My Lords, I first apologise to the Committee, because I would like to degroup Amendment 128AA, which is in this group. I know that the Minister has had minutes’ notice of this, but I apologise to others. It is an important issue, and clearly we will return to that.
I support the amendment moved by the noble Lord, Lord Phillips, and I will also speak to Amendment 104ZA. As we have heard, social enterprises are businesses that trade to tackle social problems and improve communities, people’s life chances, or the environment. They make their money from selling goods and services in the open market, but they reinvest their profits back into the business or the local community. So when they make profits, society profits. They do not make profits for the shareholders. In future, perhaps we should adopt the words of the noble Lord, Lord Hodgson, and call them not-for-profit distribution, NFPDs, which may be the new word for them.

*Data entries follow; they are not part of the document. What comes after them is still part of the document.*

This design comes from an exercise in tuning for small area on the open sky130 flow, not from production work.
The RTL was checked by simulation tests, not by an equivalence proof against the original design.
Power is estimated from default activity; no workload was simulated.

alpha:
// System
module System
(
    input logic clk, rst,
    input logic mode,  
    input logic[1:0] stage,  
    input logic on_off,  
    input logic detect,  
    input logic compile,  
    input logic run,  
    input logic[3:0] row,
    output logic[3:0] col,
    input logic A_ENC, B_ENC,
    input logic btn, swt,
    input logic led_in,
    input logic sda_in,  
    output logic sda_out, sda_oe,  
    output logic sclk_c, led_en,
    output logic sclk_o, mosi, cs,
    output logic vcc_en, pmod_en, dc, res,
    output logic R, G, B,
    output logic[7:0] AN, C,
    output logic[2:0] mem_addr
);
export LEC_CHECK = 0
export CAP_MARGIN = 20
export CORE_MARGIN = 2
export CORE_UTILIZATION = 55
export SLEW_MARGIN = 20
create_clock -name core_clock -period 20.0 [get_ports {clk}]
standard.sh (not shown) runs the stock make flow with config.mk's settings and CLKGATE_MAP_FILE= SYNTH_SCRIPT=/design/flow/synth_recipe.tcl, a recipe that flattens the netlist after the stock synthesis.
==> flow/flow/run.sh <==
#!/bin/bash
# The standard layout (standard.sh) with three changes:
#  - after the standard synthesis, flow/resyn.sh re-synthesises its
#    combinational logic for area with ABC (the smallest result of the
#    scripts flow/abc_area*.script), keeping
#    every register cell and name, and proves the result equal to the
#    standard netlist; if anything fails the standard netlist is kept;
#  - before the placement's repair_design, flow/downsize.tcl gives the
#    combinational cells their smallest size and the port buffers buf_1;
#    repair_design then fixes slew and capacitance as usual, with buffers
#    no larger than buf_2;
#  - clock tree synthesis adds no dummy loads and builds the tree from
#    clkbuf_4 cells driving clusters of up to 8 flip-flops.
# Each tool's output goes to a log file here: std_synth.log, resyn_yosys_*.log,
# equiv_yosys_*.log and standard_flow.log (ORFS's own logs stay in orfs/logs).
set -euo pipefail
cd "$(dirname "$0")/.."
bash standard.sh synth > std_synth.log 2>&1
R=orfs/results/sky130hd/System/base
cp $R/1_2_yosys.v std_1_2_yosys.v
if bash flow/resyn.sh "$PWD/std_1_2_yosys.v" "$PWD/resyn.v" > resyn.log 2>&1; then
  cp resyn.v $R/1_2_yosys.v
  rm -f $R/1_synth.odb
  echo "resynthesised netlist in use" >> resyn.log
else
  echo "resynthesis failed: standard netlist in use" >> resyn.log
fi
CTS="-sink_clustering_enable -repair_clock_nets -dont_use_dummy_load"
CTS="$CTS -buf_list sky130_fd_sc_hd__clkbuf_4 -sink_clustering_size 8 -sink_clustering_max_diameter 40"
bash standard.sh "CTS_ARGS=$CTS" "PRE_RESIZE_TCL=$PWD/flow/downsize.tcl" finish > standard_flow.log 2>&1
test -f out/final.def
==> flow/flow/abc_area1.script <==
strash
dc2
&get -n
&st
&dch -f
&nf -p
&put
mfs2
strash
dch -f
amap
mfs2
strash
dc2
dch -f
amap
mfs2
strash
dch -f
amap
topo
==> flow/flow/abc_area2.script <==
strash
dc2
&get -n
&st
&dch -f
&nf -p
&put
mfs2
strash
dch -f
amap
mfs2
strash
dc2
dch -f
amap
mfs2
strash
dc2
dch -f
amap
mfs2
strash
dch -f
amap
topo
==> flow/flow/abc_area3.script <==
strash
dc2
resub -K 8 -N 2
dc2
&get -n
&st
&dch -f
&nf -p
&put
mfs2
strash
dch -f
amap
mfs2
strash
dc2
dch -f
amap
mfs2
strash
dch -f
amap
topo
==> flow/flow/abc_area4.script <==
strash
&get -n
&st
&dch -f
&nf -p
&put
mfs2
strash
dch -f
amap
mfs2
strash
dch -f
amap
topo
==> flow/flow/resyn.sh <==
#!/bin/bash
# usage: resyn.sh NETLIST OUT  (run from the flow's work folder)
# Re-synthesises NETLIST's combinational logic with each ABC script
# flow/abc_area*.script, keeps the smallest result that is proven equal to
# NETLIST, and writes it to OUT. Fails if none is.
set -euo pipefail
HERE=$(cd "$(dirname "$0")" && pwd)
NET=$1; OUT=$2
LIB=${FLOW_HOME:-/OpenROAD-flow-scripts/flow}/platforms/sky130hd/lib/sky130_fd_sc_hd__tt_025C_1v80.lib
YOSYS=${YOSYS_EXE:-$(command -v yosys || echo ${FLOW_HOME:-/OpenROAD-flow-scripts/flow}/../tools/install/yosys/bin/yosys)}
KEEP=$(grep -o 'sky130_fd_sc_hd__[a-z0-9_]*' "$NET" | sort -u | grep -E '__(dfxtp|edfxtp|dfrtp|dfstp|dfxbp|sdfxtp|dlxtp|conb)_' | tr '\n' ' ')
: > resyn_areas.txt
for S in "$HERE"/abc_area*.script; do
  n=$(basename "$S" .script)
  sed -e "s|@LIB@|$LIB|g" -e "s|@NET@|$NET|g" -e "s|@OUT@|$OUT.$n|g" -e "s|@SCRIPT@|$S|g" \
      -e "s|@DONTUSE@|$(cat $HERE/dontuse.txt)|g" -e "s|@KEEP@|$KEEP|g" $HERE/resyn.ys.in > resyn_$n.ys
  if "$YOSYS" -s resyn_$n.ys > resyn_yosys_$n.log 2>&1; then
    a=$(grep "Chip area" "$OUT.$n.stat" | awk '{print $NF}')
    echo "$a $n" >> resyn_areas.txt
  fi
done
sort -g resyn_areas.txt > resyn_order.txt
while read -r a n; do
  sed -e "s|@LIB@|$LIB|g" -e "s|@NET@|$NET|g" -e "s|@OUT@|$OUT.$n|g" $HERE/equiv.ys.in > equiv_$n.ys
  if "$YOSYS" -s equiv_$n.ys > equiv_yosys_$n.log 2>&1; then
    cp "$OUT.$n" "$OUT"
    echo "chosen $n ($a um2)"
    exit 0
  fi
done < resyn_order.txt
exit 1
Other scripts of this flow, unchanged in this note and not shown: flow/flow/dontuse.txt, flow/flow/downsize.tcl, flow/flow/equiv.ys.in, flow/flow/resyn.ys.in
diff inputs: alpha => beta
--- a/flow/flow/run.sh
+++ b/flow/flow/run.sh
@@ -2,6 +2,5 @@
 # The standard layout (standard.sh) with three changes:
 #  - after the standard synthesis, flow/resyn.sh re-synthesises its
-#    combinational logic for area with ABC (the smallest result of the
-#    scripts flow/abc_area*.script), keeping
+#    combinational logic for area with ABC (flow/abc_area.script), keeping
 #    every register cell and name, and proves the result equal to the
 #    standard netlist; if anything fails the standard netlist is kept;
@@ -12,6 +11,6 @@
 #  - clock tree synthesis adds no dummy loads and builds the tree from
 #    clkbuf_4 cells driving clusters of up to 8 flip-flops.
-# Each tool's output goes to a log file here: std_synth.log, resyn_yosys_*.log,
-# equiv_yosys_*.log and standard_flow.log (ORFS's own logs stay in orfs/logs).
+# Each tool's output goes to a log file here: std_synth.log, resyn_yosys.log,
+# equiv_yosys.log and standard_flow.log (ORFS's own logs stay in orfs/logs).
 set -euo pipefail
 cd "$(dirname "$0")/.."
==> flow/flow/abc_area.script (new file) <==
strash
dc2
&get -n
&st
&dch -f
&nf -p
&put
mfs2
strash
dch -f
amap
mfs2
strash
dc2
dch -f
amap
mfs2
strash
dch -f
amap
topo
==> flow/flow/resyn.sh <==
#!/bin/bash
# usage: resyn.sh NETLIST OUT  (run from the flow folder)
set -euo pipefail
HERE=$(cd "$(dirname "$0")" && pwd)
NET=$1; OUT=$2
LIB=${FLOW_HOME:-/OpenROAD-flow-scripts/flow}/platforms/sky130hd/lib/sky130_fd_sc_hd__tt_025C_1v80.lib
YOSYS=${YOSYS_EXE:-$(command -v yosys || echo ${FLOW_HOME:-/OpenROAD-flow-scripts/flow}/../tools/install/yosys/bin/yosys)}
KEEP=$(grep -o 'sky130_fd_sc_hd__[a-z0-9_]*' "$NET" | sort -u | grep -E '__(dfxtp|edfxtp|dfrtp|dfstp|dfxbp|sdfxtp|dlxtp|conb)_' | tr '\n' ' ')
sed -e "s|@LIB@|$LIB|g" -e "s|@NET@|$NET|g" -e "s|@OUT@|$OUT|g" -e "s|@SCRIPT@|$HERE/abc_area.script|g" \
    -e "s|@DONTUSE@|$(cat $HERE/dontuse.txt)|g" -e "s|@KEEP@|$KEEP|g" $HERE/resyn.ys.in > resyn.ys
"$YOSYS" -s resyn.ys > resyn_yosys.log 2>&1
sed -e "s|@LIB@|$LIB|g" -e "s|@NET@|$NET|g" -e "s|@OUT@|$OUT|g" $HERE/equiv.ys.in > equiv.ys
"$YOSYS" -s equiv.ys > equiv_yosys.log 2>&1
removed: flow/flow/abc_area1.script
removed: flow/flow/abc_area2.script
removed: flow/flow/abc_area3.script
removed: flow/flow/abc_area4.script
==> notes.md <==
Compared to alpha, beta reaches a lower achievable clock.
Between beta and alpha, it is beta whose ratio of final minimum period to clock period is higher, by 1.2 points.
Looking at wire length across both flows, beta is the weaker of the two, with alpha ahead.
The final total power number comes out higher for alpha vs beta.
Comparing alpha and beta, highest ir drop seen on vdd is higher on alpha.
beta vs alpha on count of nets after finishing: beta is the lower one.
Delta (beta minus alpha): die area held; count of non-CTS buffers in the layout went down 12.


System, a different RTL version from the one above (not shown whole).
For scale: about 3000 cells after synthesis, about 56 I/O pins.
==> flow/design.v (excerpt) <==
module System
(
    input logic clk, rst,
    input logic mode,  
    input logic[1:0] stage,  
    input logic on_off,  
    input logic detect,  
    input logic compile,  
    input logic run,  
    input logic[3:0] row,
    output logic[3:0] col,
    input logic A_ENC, B_ENC,
    input logic btn, swt,
    input logic led_in,
    input logic sda_in,  
    output logic sda_out, sda_oe,  
    output logic sclk_c, led_en,
    output logic sclk_o, mosi, cs,
    output logic vcc_en, pmod_en, dc, res,
    output logic R, G, B,
    output logic[7:0] AN, C,
    output logic[2:0] mem_addr
);
==> flow/config.mk <==
export PLATFORM = sky130hd
export DESIGN_NAME = System
export DESIGN_NICKNAME = System
export VERILOG_FILES = /design/flow/design.v
export SDC_FILE = /design/flow/constraint.sdc
export NUM_CORES = 4
export LEC_CHECK = 0
export CAP_MARGIN = 10
export CORE_MARGIN = 2
export CORE_UTILIZATION = 40
export GPL_TIMING_DRIVEN = 0
export SLEW_MARGIN = 10
==> flow/constraint.sdc <==
create_clock -name core_clock -period 20.0 [get_ports {clk}]
set_input_delay 4.0000 -clock core_clock [delete_from_list [all_inputs] [get_ports {clk}]]
set_output_delay 4.0000 -clock core_clock [all_outputs]
set_load 0.01 [all_outputs]
==> flow/flow/run.sh <==
#!/bin/bash
# The standard layout (standard.sh) with three changes:
#  - after the standard synthesis, flow/resyn.sh re-synthesises its
#    combinational logic for area with ABC (flow/abc_area.script), keeping
#    every register cell and name, and proves the result equal to the
#    standard netlist; if anything fails the standard netlist is kept;
#  - before the placement's repair_design, flow/downsize.tcl gives the
#    combinational cells their smallest size and the port buffers buf_1;
#    repair_design then fixes slew and capacitance as usual;
#  - clock tree synthesis adds no dummy loads and builds the tree from
#    clkbuf_4 cells driving clusters of up to 8 flip-flops.
# Each tool's output goes to a log file here: std_synth.log, resyn_yosys.log,
# equiv_yosys.log and standard_flow.log (ORFS's own logs stay in orfs/logs).
set -euo pipefail
cd "$(dirname "$0")/.."
bash standard.sh synth > std_synth.log 2>&1
R=orfs/results/sky130hd/System/base
cp $R/1_2_yosys.v std_1_2_yosys.v
if bash flow/resyn.sh "$PWD/std_1_2_yosys.v" "$PWD/resyn.v" > resyn.log 2>&1; then
  cp resyn.v $R/1_2_yosys.v
  rm -f $R/1_synth.odb
  echo "resynthesised netlist in use" >> resyn.log
else
  echo "resynthesis failed: standard netlist in use" >> resyn.log
fi
CTS="-sink_clustering_enable -repair_clock_nets -dont_use_dummy_load"
CTS="$CTS -buf_list sky130_fd_sc_hd__clkbuf_4 -sink_clustering_size 8 -sink_clustering_max_diameter 40"
bash standard.sh "CTS_ARGS=$CTS" "PRE_RESIZE_TCL=$PWD/flow/downsize.tcl" finish > standard_flow.log 2>&1
test -f out/final.def
==> flow/flow/downsize.tcl <==
# Before the placement's repair_design: give every combinational cell the
# smallest drive strength of its kind, and make the port buffers buf_1.
# repair_design, which runs next, then fixes any slew, capacitance or fanout
# limit this breaks. Registers keep their cell type and size.
set dont_use {}
if { [info exists ::env(DONT_USE_CELLS)] } { set dont_use $::env(DONT_USE_CELLS) }
proc is_dont_use { name dont_use } {
  foreach pat $dont_use { if { [string match $pat $name] } { return 1 } }
  return 0
}
set n 0
set saved 0.0
foreach inst [get_cells *] {
  set master [get_property $inst ref_name]
  if { $master eq "sky130_fd_sc_hd__clkdlybuf4s50_1" } {
    set saved [expr { $saved + [get_property [get_lib_cells $master] area] - [get_property [get_lib_cells sky130_fd_sc_hd__buf_1] area] }]
    replace_cell $inst sky130_fd_sc_hd__buf_1
    incr n
    continue
  }
  if { ![regexp {^sky130_fd_sc_hd__([a-z0-9]+)_([0-9]+)$} $master -> base size] } { continue }
  if { [regexp {^(s?dfx|edf|dfr|dfs|dfb|sdf|dl|tap|fill|decap|conb|clk|lpflow|probe|diode)} $base] } { continue }
  set best $master
  set best_area [get_property [get_lib_cells $master] area]
  foreach lc [get_lib_cells sky130_fd_sc_hd__${base}_*] {
    set name [get_name $lc]
    if { ![regexp "^sky130_fd_sc_hd__${base}_\[0-9\]+\$" $name] } { continue }
    if { [is_dont_use $name $dont_use] } { continue }
    set a [get_property $lc area]
    if { $a < $best_area - 1e-6 } { set best $name; set best_area $a }
  }
  if { $best ne $master } {
    set saved [expr { $saved + [get_property [get_lib_cells $master] area] - $best_area }]
    replace_cell $inst $best
    incr n
  }
}
puts "downsize: $n cells resized, [format %.1f $saved] um2 less"
Other scripts of this flow, unchanged in this note and not shown: flow/flow/abc_area.script, flow/flow/dontuse.txt, flow/flow/equiv.ys.in, flow/flow/resyn.sh, flow/flow/resyn.ys.in
The starting point produced a clean layout.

Funding is certainly needed to start up enterprises but, just as critical is the need to scale up and sustain them. That means getting access to modest and responsible sources of finance which will grow profits and jobs in this case, and make the local and national economy work. Appropriately funded social enterprises can lead an economic fight-back in the most deprived communities. The more deprived the community, the more likely you are to find social enterprises working there. They reinvest in the community. Indeed, 39% work in the 20% most deprived communities. They employ more people relative to turnover than mainstream small business and are outstripping other SMEs in terms of growth and sustainability. Just as access to funding can unlock the social enterprise sector’s potential, so it is the single largest barrier to the sustainability of this sector. Last year, 44% of respondents to a survey said that they were hampered by the availability and affordability of finance.
I make no apology that our Amendment 104ZA asks the FCA to discharge its general functions in a way that promotes growth and development of social finance and social investment. We ask that it should promote competition. This is, if you like, an emerging market, which needs a little help at the moment. I think that the word “promote” is not too dangerous but if the Minister would accept “enable”, I would settle for that. There is a distinctive difference to this sector. I hope that our regulatory system is big enough to engage with it.